Soybeans receive benefits from strip-till practices (click to enlarge)

As commodity prices sit now, I hear talk about growers considering adding more soybean acres for 2015. And, with that, comes the question of whether strip-tillage benefits soybeans as well as corn. The simple answer, ABSOLUTELY! I’ll explain some of the details in the next few blog entries. First of all, the very basics. Strip-tilling beans is very common, as the beans receive the same benefits as corn from the process – ideal seedbed conditions, precision nutrient placement, and optimal rootzone conditions throughout the growing season. Western Iowa grower Tom Niewohner was interviewed by his local NRCS office, where he discusses strip-tilling soybeans to combat his biggest issues: drainage, compaction and springtime wind erosion- read the article here. In eastern Nebraska, interviewed grower Kevin Kucera about the benefits of placing dry fertilizer rather than broadcasting in their June 2014 edition: read the story here. Finally, from near the Michigan/Indiana lone – have a look at a strip-tilled soybean crop from our YouTube channel here.   Check back for more strip-till soybean info… until then… make a great week!

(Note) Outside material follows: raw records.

==> src/rtl/arrs_pkg.sv <==
// Package for the aligned read request splitter: sizes, limits, sequencer
// states and the packed word types used by the modules. No dependencies.
package arrs_pkg;

  localparam int ALIGN_UNIT  = 32;
  localparam int ALIGN_W     = $clog2(ALIGN_UNIT);
  localparam int MAX_CHUNK   = 2048;
  localparam int MAX_REQUEST = 126976;

  localparam int OFF_W  = 33;
  localparam int CNT_W  = 20;
  localparam int LEN_W  = 12;
  localparam int FROM_W = 5;
  localparam int DEST_W = 17;
  localparam int LEFT_W = $clog2(MAX_REQUEST + 1);

  localparam logic [OFF_W-1:0] SMALL_LIMIT = 33'h0_5705_7C00;
  localparam logic [OFF_W-1:0] LARGE_LIMIT = 33'h1_1824_4F00;

  typedef enum logic [2:0] {
    ST_IDLE,
    ST_ERR,
    ST_SINGLE,
    ST_HEAD,
    ST_BODY
  } arrs_state_t;

  typedef struct packed {
    logic [OFF_W-1:0] byte_offset;
    logic [CNT_W-1:0] byte_count;
  } arrs_in_t;

  typedef struct packed {
    logic [OFF_W-1:0]  chunk_offset;
    logic [LEN_W-1:0]  chunk_length;
    logic [FROM_W-1:0] copy_from;
    logic [LEN_W-1:0]  copy_count;
    logic [DEST_W-1:0] dest_offset;
    logic              too_long;
    logic              last;
  } arrs_cmd_t;

  typedef struct packed {
    logic [OFF_W-1:0]  chunk_offset;
    logic [LEN_W-1:0]  chunk_length;
    logic              issue_read;
    logic              in_range;
    logic [FROM_W-1:0] copy_from;
    logic [LEN_W-1:0]  copy_count;
    logic [DEST_W-1:0] dest_offset;
    logic              too_long;
    logic              last;
  } arrs_out_t;

endpackage
**config.mk**
```make
export PLATFORM = sky130hd
export DESIGN_NAME = modular_inverse_flat
export DESIGN_NICKNAME = d
export VERILOG_FILES = /design/src/hw/rtl/mi_pkg.sv /design/src/hw/rtl/mi_req_if.sv /design/src/hw/rtl/mi_rsp_if.sv /design/src/hw/rtl/mi_ctrl.sv /design/src/hw/rtl/mi_dpath.sv /design/src/hw/rtl/modular_inverse.sv /design/src/flat_wrapper.sv
export SDC_FILE = /design/constraint.sdc
export NUM_CORES = 2
export LEC_CHECK = 0
export ABC_AREA = 1
export BUFFER_PORTS_ARGS = -buffer_cell sky130_fd_sc_hd__buf_2
export CORE_ASPECT_RATIO = 0.8
export CORE_MARGIN = 4
export CORE_UTILIZATION = 45
export DETAILED_ROUTE_END_ITERATION = 10
export PLACE_DENSITY = 0.63
export SLEW_MARGIN = 10
export SYNTH_ARGS = -nofsm -noshare
export SYNTH_HDL_FRONTEND = slang
export SYNTH_SLANG_ARGS = --single-unit
```
**constraint.sdc**
```tcl
create_clock -name clk -period 5.3 [get_ports clk]
set_input_delay 1.59 -clock clk [delete_from_list [all_inputs] [get_ports clk]]
set_output_delay 1.59 -clock clk [all_outputs]
set_load 0.005 [all_outputs]
```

Getting started with precision Strip-Tillage

Much research exists showing the benefits of true, precision strip-tillage – including ideal seedbed conditions, precision nutrient placement, and optimal rootzone conditions. If you’re contemplating a test or even a switch to a strip-tillage system, have a look at some of these sources for info:


As always, we’d love to hear your specific questions too! Email randy.haarberg at orthman dot com.

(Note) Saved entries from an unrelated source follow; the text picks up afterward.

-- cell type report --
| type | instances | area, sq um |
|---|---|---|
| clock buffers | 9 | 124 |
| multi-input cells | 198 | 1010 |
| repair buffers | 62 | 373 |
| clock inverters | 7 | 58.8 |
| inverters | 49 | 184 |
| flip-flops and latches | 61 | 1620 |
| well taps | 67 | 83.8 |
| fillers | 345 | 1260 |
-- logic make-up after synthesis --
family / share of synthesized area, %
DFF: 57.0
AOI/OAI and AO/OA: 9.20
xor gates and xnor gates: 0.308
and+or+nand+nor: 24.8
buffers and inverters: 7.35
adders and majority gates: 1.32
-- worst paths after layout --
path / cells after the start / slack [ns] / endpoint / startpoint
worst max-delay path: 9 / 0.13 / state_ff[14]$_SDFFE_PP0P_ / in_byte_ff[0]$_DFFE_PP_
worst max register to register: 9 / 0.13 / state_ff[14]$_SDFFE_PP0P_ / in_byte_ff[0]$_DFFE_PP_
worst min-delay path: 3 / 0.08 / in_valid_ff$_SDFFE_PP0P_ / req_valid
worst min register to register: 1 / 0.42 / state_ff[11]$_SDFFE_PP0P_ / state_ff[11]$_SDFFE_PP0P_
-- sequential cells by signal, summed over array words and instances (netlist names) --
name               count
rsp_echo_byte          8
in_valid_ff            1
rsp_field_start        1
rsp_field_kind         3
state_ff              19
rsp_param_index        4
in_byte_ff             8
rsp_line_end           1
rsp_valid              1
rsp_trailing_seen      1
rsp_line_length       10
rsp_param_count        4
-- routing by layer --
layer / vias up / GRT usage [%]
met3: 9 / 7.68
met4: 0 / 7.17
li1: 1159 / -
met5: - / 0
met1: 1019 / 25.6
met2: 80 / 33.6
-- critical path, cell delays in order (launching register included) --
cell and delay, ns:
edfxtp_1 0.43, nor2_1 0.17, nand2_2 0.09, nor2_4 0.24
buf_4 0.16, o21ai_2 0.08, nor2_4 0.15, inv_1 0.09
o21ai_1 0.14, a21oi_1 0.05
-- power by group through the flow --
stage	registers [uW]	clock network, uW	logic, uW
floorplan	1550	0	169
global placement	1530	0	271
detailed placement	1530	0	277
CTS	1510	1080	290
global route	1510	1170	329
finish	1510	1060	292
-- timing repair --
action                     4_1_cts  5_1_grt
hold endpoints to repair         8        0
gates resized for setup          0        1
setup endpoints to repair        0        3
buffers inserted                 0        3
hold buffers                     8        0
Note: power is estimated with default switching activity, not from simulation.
[config.mk]
export PLATFORM = sky130hd
export DESIGN_NAME = centered_fir_block_filter
export DESIGN_NICKNAME = d
export VERILOG_FILES = /design/src/rtl/cfbf_pkg.sv /design/src/rtl/cfbf_ram.sv /design/src/rtl/cfbf_mac.sv /design/src/rtl/centered_fir_block_filter.sv
export SDC_FILE = /design/constraint.sdc
export NUM_CORES = 2
export LEC_CHECK = 0
export BUFFER_PORTS_ARGS = -buffer_cell sky130_fd_sc_hd__buf_4
export CORE_MARGIN = 4
export CORE_UTILIZATION = 30
export CTS_BUF_LIST = sky130_fd_sc_hd__clkbuf_8
export DETAILED_ROUTE_END_ITERATION = 12
export PLACE_DENSITY = 0.45
export SYNTH_ARGS = -nofsm -noshare
export SYNTH_HDL_FRONTEND = slang
export SYNTH_SLANG_ARGS = --single-unit
export TNS_END_PERCENT = 1
[constraint.sdc]
create_clock -name i_clk -period 8.3 [get_ports i_clk]
set_input_delay 1.66 -clock i_clk [delete_from_list [all_inputs] [get_ports i_clk]]
set_output_delay 1.66 -clock i_clk [all_outputs]
set_load 0.02 [all_outputs]
[config.mk]
export PLATFORM = sky130hd
export DESIGN_NAME = lrud_cell
export DESIGN_NICKNAME = d
export VERILOG_FILES = /design/src/design/lrud_pkg.sv /design/src/design/lrud_cell.sv
export SDC_FILE = /design/constraint.sdc
export NUM_CORES = 1
export LEC_CHECK = 0
export BUFFER_PORTS_ARGS = -buffer_cell sky130_fd_sc_hd__buf_4
export CAP_MARGIN = 10
export CORE_ASPECT_RATIO = 0.75
export CORE_MARGIN = 1.5
export CORE_UTILIZATION = 40
export DETAILED_ROUTE_END_ITERATION = 10
export GPL_TIMING_DRIVEN = 0
export PLACE_DENSITY = 0.68
export SYNTH_ARGS = -nofsm -noshare
export SYNTH_HDL_FRONTEND = slang
export SYNTH_SLANG_ARGS = --single-unit
[constraint.sdc]
create_clock -name clk -period 4.07 [get_ports clk]
set_input_delay 0.814 -clock clk [delete_from_list [all_inputs] [get_ports clk]]
set_output_delay 0.814 -clock clk [all_outputs]
set_load 0.03 [all_outputs]
[src/design/lrud_pkg.sv]
// Shared types and codes for the LRU write-back block cache directory.
`timescale 1ns / 1ps
`default_nettype none
package lrud_pkg;

  localparam int STAMP_W = 32;

  typedef enum logic [1:0] {
    ACT_READ  = 2'd0,
    ACT_WRITE = 2'd1,
    ACT_FLUSH = 2'd2,
    ACT_INVAL = 2'd3
  } action_t;

  // candidate class carried down the chain: min stamp < empty entry < hit
  typedef enum logic [1:0] {
    CLS_MIN = 2'd0,
    CLS_INV = 2'd1,
    CLS_HIT = 2'd2
  } cls_t;

  // scan token control travelling from cell to cell
  typedef struct packed {
    logic    active;
    action_t op;
    cls_t    cls;
    logic    found;
    logic    dirty;
  } ctl_t;

  // entry update command broadcast to all cells
  typedef struct packed {
    logic clr;
    logic upd_hit;
    logic upd_miss;
    logic write;
  } cmd_t;

endpackage
`default_nettype wire

[src/design/lrud_cell.sv]
// One directory entry with its stage of the lookup, victim and flush scan chain.
`timescale 1ns / 1ps
`default_nettype none
module lrud_cell #(
  parameter int BLOCK_BITS = 32,
  parameter int IDX_W      = 5,
  parameter int INDEX      = 0
) (
  input  wire logic                        clk,
  input  wire logic                        rst_n,
  input  wire logic                        adv,
  input  wire lrud_pkg::ctl_t              ctl_i,
  input  wire logic [IDX_W-1:0]            idx_i,
  input  wire logic [lrud_pkg::STAMP_W-1:0] stamp_i,
  input  wire logic [BLOCK_BITS-1:0]       tag_i,
  input  wire logic [BLOCK_BITS-1:0]       blk_i,
  input  wire lrud_pkg::cmd_t              cmd_i,
  input  wire logic                        sel_i,
  input  wire logic [lrud_pkg::STAMP_W-1:0] upd_stamp_i,
  output lrud_pkg::ctl_t                   ctl_o,
  output logic [IDX_W-1:0]                 idx_o,
  output logic [lrud_pkg::STAMP_W-1:0]     stamp_o,
  output logic [BLOCK_BITS-1:0]            tag_o,
  output logic                             emit_o
);
  import lrud_pkg::*;

  localparam logic [IDX_W-1:0] MY_IDX = IDX_W'(INDEX);

  logic                  valid_r;
  logic                  dirty_r;
  logic [BLOCK_BITS-1:0] tag_r;
  logic [STAMP_W-1:0]    stamp_r;

  ctl_t                  ctl_r, ctl_nxt;
  logic [IDX_W-1:0]      idx_r, idx_nxt;
  logic [STAMP_W-1:0]    cst_r, cst_nxt;
  logic [BLOCK_BITS-1:0] ctag_r, ctag_nxt;
  logic                  flush_clr;
  logic                  is_hit;

  assign is_hit = valid_r && (tag_r == blk_i);

  always_comb begin
    ctl_nxt   = ctl_i;
    idx_nxt   = idx_i;
    cst_nxt   = stamp_i;
    ctag_nxt  = tag_i;
    emit_o    = 1'b0;
    flush_clr = 1'b0;
    if (ctl_i.active) begin
      case (ctl_i.op)
        ACT_FLUSH: begin
          if (dirty_r) begin
            emit_o        = ctl_i.found;
            flush_clr     = 1'b1;
            ctl_nxt.found = 1'b1;
            idx_nxt       = MY_IDX;
            ctag_nxt      = tag_r;
          end
        end
        ACT_READ, ACT_WRITE: begin
          if (is_hit && ctl_i.cls != CLS_HIT) begin
            ctl_nxt.cls = CLS_HIT;
            idx_nxt     = MY_IDX;
          end else if (!valid_r && ctl_i.cls == CLS_MIN) begin
            ctl_nxt.cls = CLS_INV;
            idx_nxt     = MY_IDX;
          end else if (valid_r && ctl_i.cls == CLS_MIN &&
                       (!ctl_i.found || stamp_r < stamp_i)) begin
            ctl_nxt.found = 1'b1;
            ctl_nxt.dirty = dirty_r;
            idx_nxt       = MY_IDX;
            cst_nxt       = stamp_r;
            ctag_nxt      = tag_r;
          end
        end
        default: ;
      endcase
    end
  end

  always_ff @(posedge clk) begin
    if (!rst_n) begin
      valid_r <= 1'b0;
      dirty_r <= 1'b0;
      ctl_r   <= '0;
    end else begin
      if (adv) begin
        ctl_r  <= ctl_nxt;
        idx_r  <= idx_nxt;
        cst_r  <= cst_nxt;
        ctag_r <= ctag_nxt;
      end
      if (cmd_i.clr) begin
        valid_r <= 1'b0;
        dirty_r <= 1'b0;
      end else if (sel_i && cmd_i.upd_hit) begin
        stamp_r <= upd_stamp_i;
        dirty_r <= dirty_r | cmd_i.write;
      end else if (sel_i && cmd_i.upd_miss) begin
        tag_r   <= blk_i;
        valid_r <= 1'b1;
        dirty_r <= cmd_i.write;
        stamp_r <= upd_stamp_i;
      end else if (adv && flush_clr) begin
        dirty_r <= 1'b0;
      end
    end
  end

  assign ctl_o   = ctl_r;
  assign idx_o   = idx_r;
  assign stamp_o = cst_r;
  assign tag_o   = ctag_r;

endmodule
`default_nettype wire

Analyzing soil structure after strip-tilling

As fall tillage gets geared up, we want your pictures! I was asked what a grower should look for, so developed this list:

  • Run your 1tRIPr at the same field speed that you will be using for finishing the field.
  • Take a tile shovel or something similar, push straight down and pull out soil so you have a side view. Do this at 5 or 6 widths so you have cleaned a zone out wider than you have shattered with the 1tRIPr shank.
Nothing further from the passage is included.